On Tuesday, 18 December 2018 at 13:52:29 UTC, Steven Schveighoffer wrote:
On 12/18/18 6:29 AM, Simen Kjærås wrote:
On Tuesday, 18 December 2018 at 10:14:50 UTC, Per Nordlöw wrote:
What's the preferred way of creating a temporary @trusted scope without writing a separate  function?

Jonathan's idea might also be encapsulated in a function, just like assumeUnique in Phobos:

import std.stdio;

template unsafe(alias fn) {
     @trusted auto unsafe(T...)(T args) {
         return fn(args);
     }
}

@system void fun(int n) {
     writeln("foo!");
}

@safe unittest {
     unsafe!({
         fun(2);
     });

     unsafe!fun(2);
}

Wow, I really like this. The only real problem is that one generally searches for @trusted when looking for unsafe code, but unsafe is pretty obvious too. Also, args should be auto ref.

Only thing better I can think of (for the second example) is to define a prototype with the correct information, only with @trusted (and specify the mangle). But any decent compiler should get rid of any overhead there.

-Steve

I've been gathering assume related stuff like this in a lib under an "assume" template.
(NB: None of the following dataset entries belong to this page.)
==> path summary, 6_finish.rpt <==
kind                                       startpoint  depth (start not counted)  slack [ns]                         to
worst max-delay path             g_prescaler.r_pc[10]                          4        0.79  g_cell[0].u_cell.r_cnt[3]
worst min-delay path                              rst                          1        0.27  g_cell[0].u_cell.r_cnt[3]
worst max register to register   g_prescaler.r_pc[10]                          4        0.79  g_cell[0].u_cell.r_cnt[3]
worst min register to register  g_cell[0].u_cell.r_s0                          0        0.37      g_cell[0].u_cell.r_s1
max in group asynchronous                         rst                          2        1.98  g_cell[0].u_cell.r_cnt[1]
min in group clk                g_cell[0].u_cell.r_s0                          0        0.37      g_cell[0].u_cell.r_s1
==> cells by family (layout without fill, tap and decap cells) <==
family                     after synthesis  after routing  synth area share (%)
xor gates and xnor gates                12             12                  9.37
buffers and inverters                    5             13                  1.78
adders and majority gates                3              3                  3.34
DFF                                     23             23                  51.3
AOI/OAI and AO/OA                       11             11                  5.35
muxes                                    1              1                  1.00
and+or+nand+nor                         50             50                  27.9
**config.mk**
```make
export PLATFORM = sky130hd
export DESIGN_NAME = spi_shift_engine
export DESIGN_NICKNAME = d
export VERILOG_FILES = /design/src/rtl/spi_pkg.sv /design/src/rtl/spi_edge_detect.sv /design/src/rtl/spi_shift_engine.sv
export SDC_FILE = /design/constraint.sdc
export NUM_CORES = 1
export LEC_CHECK = 0
export ABC_AREA = 1
export BUFFER_PORTS_ARGS = -buffer_cell sky130_fd_sc_hd__buf_4
export CELL_PAD_IN_SITES_DETAIL_PLACEMENT = 1
export CELL_PAD_IN_SITES_GLOBAL_PLACEMENT = 1
export CORE_MARGIN = 1
export CORE_UTILIZATION = 35
export CTS_CLUSTER_DIAMETER = 80
export DETAILED_ROUTE_END_ITERATION = 6
export PLACE_DENSITY = 0.75
export SYNTH_ARGS = -nofsm -noshare
export SYNTH_HDL_FRONTEND = slang
export SYNTH_SLANG_ARGS = --single-unit
```
**constraint.sdc**
```tcl
create_clock -name clk -period 1.95 [get_ports clk]
set_input_delay 0.39 -clock clk [delete_from_list [all_inputs] [get_ports clk]]
set_output_delay 0.39 -clock clk [all_outputs]
set_load 0.02 [all_outputs]
```
===== config.mk =====
export PLATFORM = sky130hd
export DESIGN_NAME = sub_multi_arm_fire
export DESIGN_NICKNAME = d
export VERILOG_FILES = /design/src/rtl/sub_multi_arm_fire.sv
export SDC_FILE = /design/constraint.sdc
export NUM_CORES = 1
export LEC_CHECK = 0
export CORE_UTILIZATION = 59
export DETAILED_ROUTE_END_ITERATION = 6
export GPL_ROUTABILITY_DRIVEN = 0
export PLACE_DENSITY = 0.8
export RECOVER_POWER = 25
export SLEW_MARGIN = 10
export SYNTH_ARGS = -nofsm -noshare
export SYNTH_HDL_FRONTEND = slang
export SYNTH_SLANG_ARGS = --single-unit

===== constraint.sdc =====
create_clock -name clk -period 2.1 [get_ports clk]
set_input_delay 0.21 -clock clk [delete_from_list [all_inputs] [get_ports clk]]
set_output_delay 0.21 -clock clk [all_outputs]
set_load 0.02 [all_outputs]
`config.mk`:
```
export PLATFORM = sky130hd
export DESIGN_NAME = periph_bus_arbiter_flat
export DESIGN_NICKNAME = d
export VERILOG_FILES = /design/src/rtl/periph_bus_arbiter_if.sv /design/src/rtl/periph_bus_arbiter.sv /design/src/flat_wrapper.sv
export SDC_FILE = /design/constraint.sdc
export NUM_CORES = 1
export LEC_CHECK = 0
export ABC_AREA = 0
export CORE_AREA = 2 2 120 122
export DETAILED_ROUTE_END_ITERATION = 6
export DIE_AREA = 0 0 122 124
export MAX_ROUTING_LAYER = met4
export PLACE_DENSITY = 0.77
export SLEW_MARGIN = 30
export SYNTH_ARGS = -nofsm -noshare
export SYNTH_HDL_FRONTEND = slang
export SYNTH_SLANG_ARGS = --single-unit
```
`constraint.sdc`:
```
create_clock -name clk_i -period 2.1 [get_ports clk_i]
set_clock_uncertainty 0.15 [all_clocks]
set_input_delay 0.21 -clock clk_i [delete_from_list [all_inputs] [get_ports clk_i]]
set_output_delay 0.21 -clock clk_i [all_outputs]
set_load 0.03 [all_outputs]
```
===== config.mk =====
export PLATFORM = sky130hd
export DESIGN_NAME = viterbi_decoder
export DESIGN_NICKNAME = d
export VERILOG_FILES = /design/src/rtl/viterbi_pkg.sv /design/src/rtl/viterbi_acs_unit.sv /design/src/rtl/viterbi_decoder.sv
export SDC_FILE = /design/constraint.sdc
export NUM_CORES = 1
export LEC_CHECK = 0
export CAP_MARGIN = 20
export CORE_UTILIZATION = 40
export DETAILED_ROUTE_END_ITERATION = 10
export PLACE_DENSITY = 0.62
export SLEW_MARGIN = 20
export SYNTH_ARGS = -nofsm -noshare
export SYNTH_HDL_FRONTEND = slang
export SYNTH_SLANG_ARGS = --single-unit

===== constraint.sdc =====
create_clock -name Turbo_clk -period 6.4 [get_ports Turbo_clk]
set_clock_uncertainty 0.1 [all_clocks]
set_input_delay 0.96 -clock Turbo_clk [delete_from_list [all_inputs] [get_ports Turbo_clk]]
set_output_delay 0.96 -clock Turbo_clk [all_outputs]
set_load 0.03 [all_outputs]

===== src/rtl/viterbi_pkg.sv =====
// Shared types and trellis helpers for the K=3 RSC (7,5) hard-decision Viterbi decoder.
package viterbi_pkg;

  typedef enum logic [1:0] {ACS, BEST, TB, OUT} fsm_t;

  localparam int NUM_ST = 4;

  // States 1..3 start a quarter-range behind state 0 so the trellis is anchored at zero.
  function automatic int init_pm(input int pm_w);
    return 1 << (pm_w - 2);
  endfunction

  // Expected {u,p} on the branch into ns from predecessor {ns[0],x}.
  function automatic logic [1:0] branch_up(input logic [1:0] ns, input logic x);
    logic u;
    u = ns[1] ^ ns[0] ^ x;
    return {u, ns[1] ^ x};
  endfunction

endpackage


===== src/rtl/viterbi_acs_unit.sv =====
// Combinational 4-state branch metric, add-compare-select and metric normalization.
module viterbi_acs_unit
  import viterbi_pkg::*;
#(
  parameter int PM_W = 8
) (
  input  logic [NUM_ST-1:0][PM_W-1:0] pm,
  input  logic                        sys,
  input  logic                        parity,
  output logic [NUM_ST-1:0][PM_W-1:0] pm_next,
  output logic [NUM_ST-1:0]           surv
);

  localparam logic [PM_W-1:0] HALF = {1'b1, {(PM_W-1){1'b0}}};

  logic [NUM_ST-1:0][PM_W-1:0] sel_pm;
  logic [NUM_ST-1:0]           big;

  generate
    for (genvar g = 0; g < NUM_ST; g++) begin : g_st
      localparam logic [1:0] NS  = 2'(g);
      localparam logic [1:0] UP0 = branch_up(NS, 1'b0);
      localparam logic [1:0] UP1 = branch_up(NS, 1'b1);
      logic [1:0]      bm0, bm1;
      logic [PM_W-1:0] c0, c1;

      assign bm0 = {1'b0, sys != UP0[1]} + {1'b0, parity != UP0[0]};
      assign bm1 = {1'b0, sys != UP1[1]} + {1'b0, parity != UP1[0]};
      assign c0  = pm[{NS[0], 1'b0}] + PM_W'(bm0);
      assign c1  = pm[{NS[0], 1'b1}] + PM_W'(bm1);
      // strict compare: ties keep the x=0 predecessor
      assign surv[g]    = c1 < c0;
      assign sel_pm[g]  = surv[g] ? c1 : c0;
      assign big[g]     = sel_pm[g][PM_W-1];
      assign pm_next[g] = (&big) ? (sel_pm[g] - HALF) : sel_pm[g];
    end
  endgenerate

endmodule


===== src/rtl/viterbi_decoder.sv =====
// Block Viterbi decoder: ACS over N symbols, best-state pick, traceback, serial output.
module viterbi_decoder
  import viterbi_pkg::*;
#(
  parameter int N    = 16,
  parameter int PM_W = 8
) (
  input  logic Turbo_clk,
  input  logic rst,
  input  logic sys,
  input  logic parity,
  input  logic Data_Valid,
  output logic Hard_out_bits,
  output logic Turbo_done
);

  localparam int              TW      = (N > 1) ? $clog2(N) : 1;
  localparam logic [PM_W-1:0] PM_INIT = PM_W'(init_pm(PM_W));
  localparam logic [TW-1:0]   LAST    = TW'(N - 1);

  fsm_t                        state;
  logic [TW-1:0]               t;
  logic [NUM_ST-1:0][PM_W-1:0] pm, pm_next;
  logic [NUM_ST-1:0]           surv;
  logic [NUM_ST-1:0]           mem [N];
  logic [N-1:0]                dec;
  logic [1:0]                  st, best;
  logic                        x;

  viterbi_acs_unit #(.PM_W(PM_W)) u_acs (
    .pm      (pm),
    .sys     (sys),
    .parity  (parity),
    .pm_next (pm_next),
    .surv    (surv)
  );

  // strict compare keeps the lowest index on ties
  always_comb begin
    best = 2'd0;
    for (int i = 1; i < NUM_ST; i++)
      if (pm[i] < pm[best]) best = 2'(i);
  end

  assign x = mem[t][st];

  always_ff @(posedge Turbo_clk) begin
    if (state == ACS && Data_Valid) mem[t] <= surv;
  end

  // t counts symbols up in ACS, down in TB, and reused as the output index in OUT
  always_ff @(posedge Turbo_clk) begin
    if (rst) begin
      state         <= ACS;
      t             <= '0;
      pm            <= {{(NUM_ST-1){PM_INIT}}, {PM_W{1'b0}}};
      st            <= 2'd0;
      Hard_out_bits <= 1'b0;
      Turbo_done    <= 1'b0;
    end else begin
      Hard_out_bits <= 1'b0;
      Turbo_done    <= 1'b0;
      case (state)
        ACS: if (Data_Valid) begin
          pm <= pm_next;
          if (t == LAST) state <= BEST;
          else           t     <= t + TW'(1);
        end
        BEST: begin
          st    <= best;
          state <= TB;
        end
        TB: begin
          dec[t] <= st[1] ^ st[0] ^ x;
          st     <= {st[0], x};
          if (t == '0) state <= OUT;
          else         t     <= t - TW'(1);
        end
        OUT: begin
          Hard_out_bits <= dec[t];
          Turbo_done    <= 1'b1;
          if (t == LAST) begin
            state <= ACS;
            t     <= '0;
            pm    <= {{(NUM_ST-1){PM_INIT}}, {PM_W{1'b0}}};
          end else begin
            t <= t + TW'(1);
          end
        end
        default: state <= ACS;
      endcase
    end
  end

endmodule
==> src/rtl/jtcop_prot_holdoff.sv <==
// Holdoff counter: loaded with a cycle count, counts down while enabled and
// flags done once it reaches zero. Clear drops both the count and the
// armed flag so done cannot be seen before the next load.
module jtcop_prot_holdoff
  import jtcop_prot_pkg::*;
(
  input  logic              clk,
  input  logic              rst_n,
  input  logic              clear,
  input  logic              load,
  input  logic [HOLD_W-1:0] load_val,
  input  logic              en,
  output logic              done
);

  logic [HOLD_W-1:0] cnt;
  logic              armed;

  // Count register: clear wins over load, load wins over counting.
  always_ff @(posedge clk or negedge rst_n) begin
    if (!rst_n) begin
      cnt   <= '0;
      armed <= 1'b0;
    end else if (clear) begin
      cnt   <= '0;
      armed <= 1'b0;
    end else if (load) begin
      cnt   <= load_val;
      armed <= 1'b1;
    end else if (en && (cnt != '0)) begin
      cnt   <= cnt - HOLD_W'(1);
    end
  end

  assign done = armed && (cnt == '0);

endmodule
===== config.mk =====
export PLATFORM = sky130hd
export DESIGN_NAME = tl_buffer_param
export DESIGN_NICKNAME = d
export VERILOG_FILES = /design/src/rtl/tl_buffer_param.sv
export SDC_FILE = /design/constraint.sdc
export NUM_CORES = 1
export LEC_CHECK = 0
export CAP_MARGIN = 10
export CORE_MARGIN = 2
export CORE_UTILIZATION = 52
export CTS_BUF_LIST = sky130_fd_sc_hd__clkbuf_16
export DETAILED_ROUTE_END_ITERATION = 6
export PLACE_DENSITY = 0.91
export SLEW_MARGIN = 15
export SYNTH_ARGS = -nofsm -noshare
export SYNTH_HDL_FRONTEND = slang
export SYNTH_SLANG_ARGS = --single-unit

===== constraint.sdc =====
create_clock -name clock -period 6.9 [get_ports clock]
set_input_delay 1.035 -clock clock [delete_from_list [all_inputs] [get_ports clock]]
set_output_delay 1.035 -clock clock [all_outputs]
set_load 0.01 [all_outputs]

===== src/rtl/tl_buffer_param.sv =====
// TileLink A/D channel buffer: two independent parameterised FIFOs with optional flow-bypass and pipe-ready.
// Define TL_BUFFER_OCCUPANCY_EN to expose registered count and sticky peak occupancy per queue.

module tl_buffer_queue #(
  parameter int W     = 8,
  parameter int DEPTH = 2,
  parameter int FLOW  = 0,
  parameter int PIPE  = 0,
  parameter int CW    = $clog2(DEPTH + 1)
) (
  input  logic         clock,
  input  logic         reset,
  input  logic         in_valid,
  output logic         in_ready,
  input  logic [W-1:0] in_data,
  output logic         out_valid,
  input  logic         out_ready,
  output logic [W-1:0] out_data
`ifdef TL_BUFFER_OCCUPANCY_EN
  ,
  output logic [CW-1:0] occ,
  output logic [CW-1:0] occ_peak
`endif
);

  localparam int PW = (DEPTH > 1) ? $clog2(DEPTH) : 1;
  localparam logic [CW-1:0] FULL = CW'(DEPTH);
  localparam logic [PW-1:0] LAST = PW'(DEPTH - 1);

  logic [W-1:0]  mem [1 << PW];
  logic [PW-1:0] wr_ptr, rd_ptr;
  logic [CW-1:0] count, count_nxt;
  logic          empty, enq, deq, bypass, do_wr, do_rd;

  assign empty     = (count == '0);
  assign in_ready  = (count != FULL) | ((PIPE != 0) & out_ready);
  assign out_valid = !empty | ((FLOW != 0) & in_valid);
  assign out_data  = ((FLOW != 0) && empty) ? in_data : mem[rd_ptr];

  assign enq    = in_valid & in_ready;
  assign deq    = out_valid & out_ready;
  // an empty flow queue hands the beat straight through without touching storage
  assign bypass = (FLOW != 0) & empty & deq;
  assign do_wr  = enq & !bypass;
  assign do_rd  = deq & !bypass;

  always_comb begin
    count_nxt = count;
    if (do_wr && !do_rd)
      count_nxt = count + CW'(1);
    else if (!do_wr && do_rd)
      count_nxt = count - CW'(1);
  end

  always_ff @(posedge clock or posedge reset) begin
    if (reset) begin
      wr_ptr <= '0;
      rd_ptr <= '0;
      count  <= '0;
    end else begin
      count <= count_nxt;
      if (do_wr)
        wr_ptr <= (wr_ptr == LAST) ? '0 : wr_ptr + PW'(1);
      if (do_rd)
        rd_ptr <= (rd_ptr == LAST) ? '0 : rd_ptr + PW'(1);
    end
  end

  // storage is deliberately left unreset
  always_ff @(posedge clock) begin
    if (do_wr)
      mem[wr_ptr] <= in_data;
  end

`ifdef TL_BUFFER_OCCUPANCY_EN
  always_ff @(posedge clock or posedge reset) begin
    if (reset)
      occ_peak <= '0;
    else if (count_nxt > occ_peak)
      occ_peak <= count_nxt;
  end

  assign occ = count;
`endif

endmodule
You can generalize further with multiple attributes inside a non-eponymous thing and use them like:

assume!fun.safe_(2);
assume!fun.nogc_(2);

I guess it's no very idiomatic D though, but I feel it reads better ... ok well maybe 🤷‍♂️: https://aliak00.github.io/bolts/bolts/assume/assume.html

Easier to be more specific with searches for "assumeSafe" instead of just "assume!" though.